Proinflammatory cytokine-induced NF-kappaB activation in human mesangial cells is mediated through intracellular calcium but not ROS: effects of silymarin.

BACKGROUND

It is not fully understood whether intracellular calcium and/or reactive oxygen species (ROS) are involved in nuclear factor-kappaB (NF-kappaB) activation by proinflammatory cytokines. Silymarin exhibits anti-inflammatory and antioxidant effects but the effect of silymarin in human mesangial cells is largely unknown.

METHOD

NF-kappaB binding activity was measured by electrophoretic mobility shift assay. Intracellular calcium was monitored by confocal microscopy using Fluo-3 and intracellular ROS production was determined by flow cytometry. Monocyte chemoattractant protein-1 (MCP-1) expression was measured by Northern blot analysis and ELISA.

RESULTS

NF-kappaB was activated within 30 min by tumor necrosis factor-alpha (TNF-alpha) or interleukin-1beta (IL-1beta). Intracellular ROS was not produced until 30 min and also antioxidants such as N-acetylcysteine and tiron had no effect on the TNF-alpha- or IL-1beta-induced NF-kappaB activation. Intracellular calcium was increased by TNF-alpha and IL-1beta. Furthermore, a calcium chelator, BAPTA-AM, attenuated the NF-kappaB activation. Silymarin dose-dependently inhibited the TNF-alpha- or IL-1beta-induced NF-kappaB activation and MCP-1 expression.
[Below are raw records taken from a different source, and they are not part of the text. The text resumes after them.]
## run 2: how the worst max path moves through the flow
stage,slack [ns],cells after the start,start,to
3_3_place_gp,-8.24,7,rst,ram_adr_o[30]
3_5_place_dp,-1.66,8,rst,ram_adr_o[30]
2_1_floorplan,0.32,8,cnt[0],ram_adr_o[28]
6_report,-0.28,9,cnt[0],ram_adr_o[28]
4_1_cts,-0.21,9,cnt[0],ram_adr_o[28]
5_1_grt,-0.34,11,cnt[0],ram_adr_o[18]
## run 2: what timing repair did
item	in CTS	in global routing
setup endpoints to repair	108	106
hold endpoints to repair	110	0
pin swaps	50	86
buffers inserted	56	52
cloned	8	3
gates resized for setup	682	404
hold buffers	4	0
Silymarin also inhibited TNF-alpha-induced intracellular calcium.

CONCLUSIONS

Induction of NF-kappaB within 30 min by TNF-alpha- and IL-1beta was mediated through intracellular calcium but not ROS. Silymarin inhibited TNF-alpha-induced calcium-dependent NF-kappaB activation irrespective of its antioxidant effect.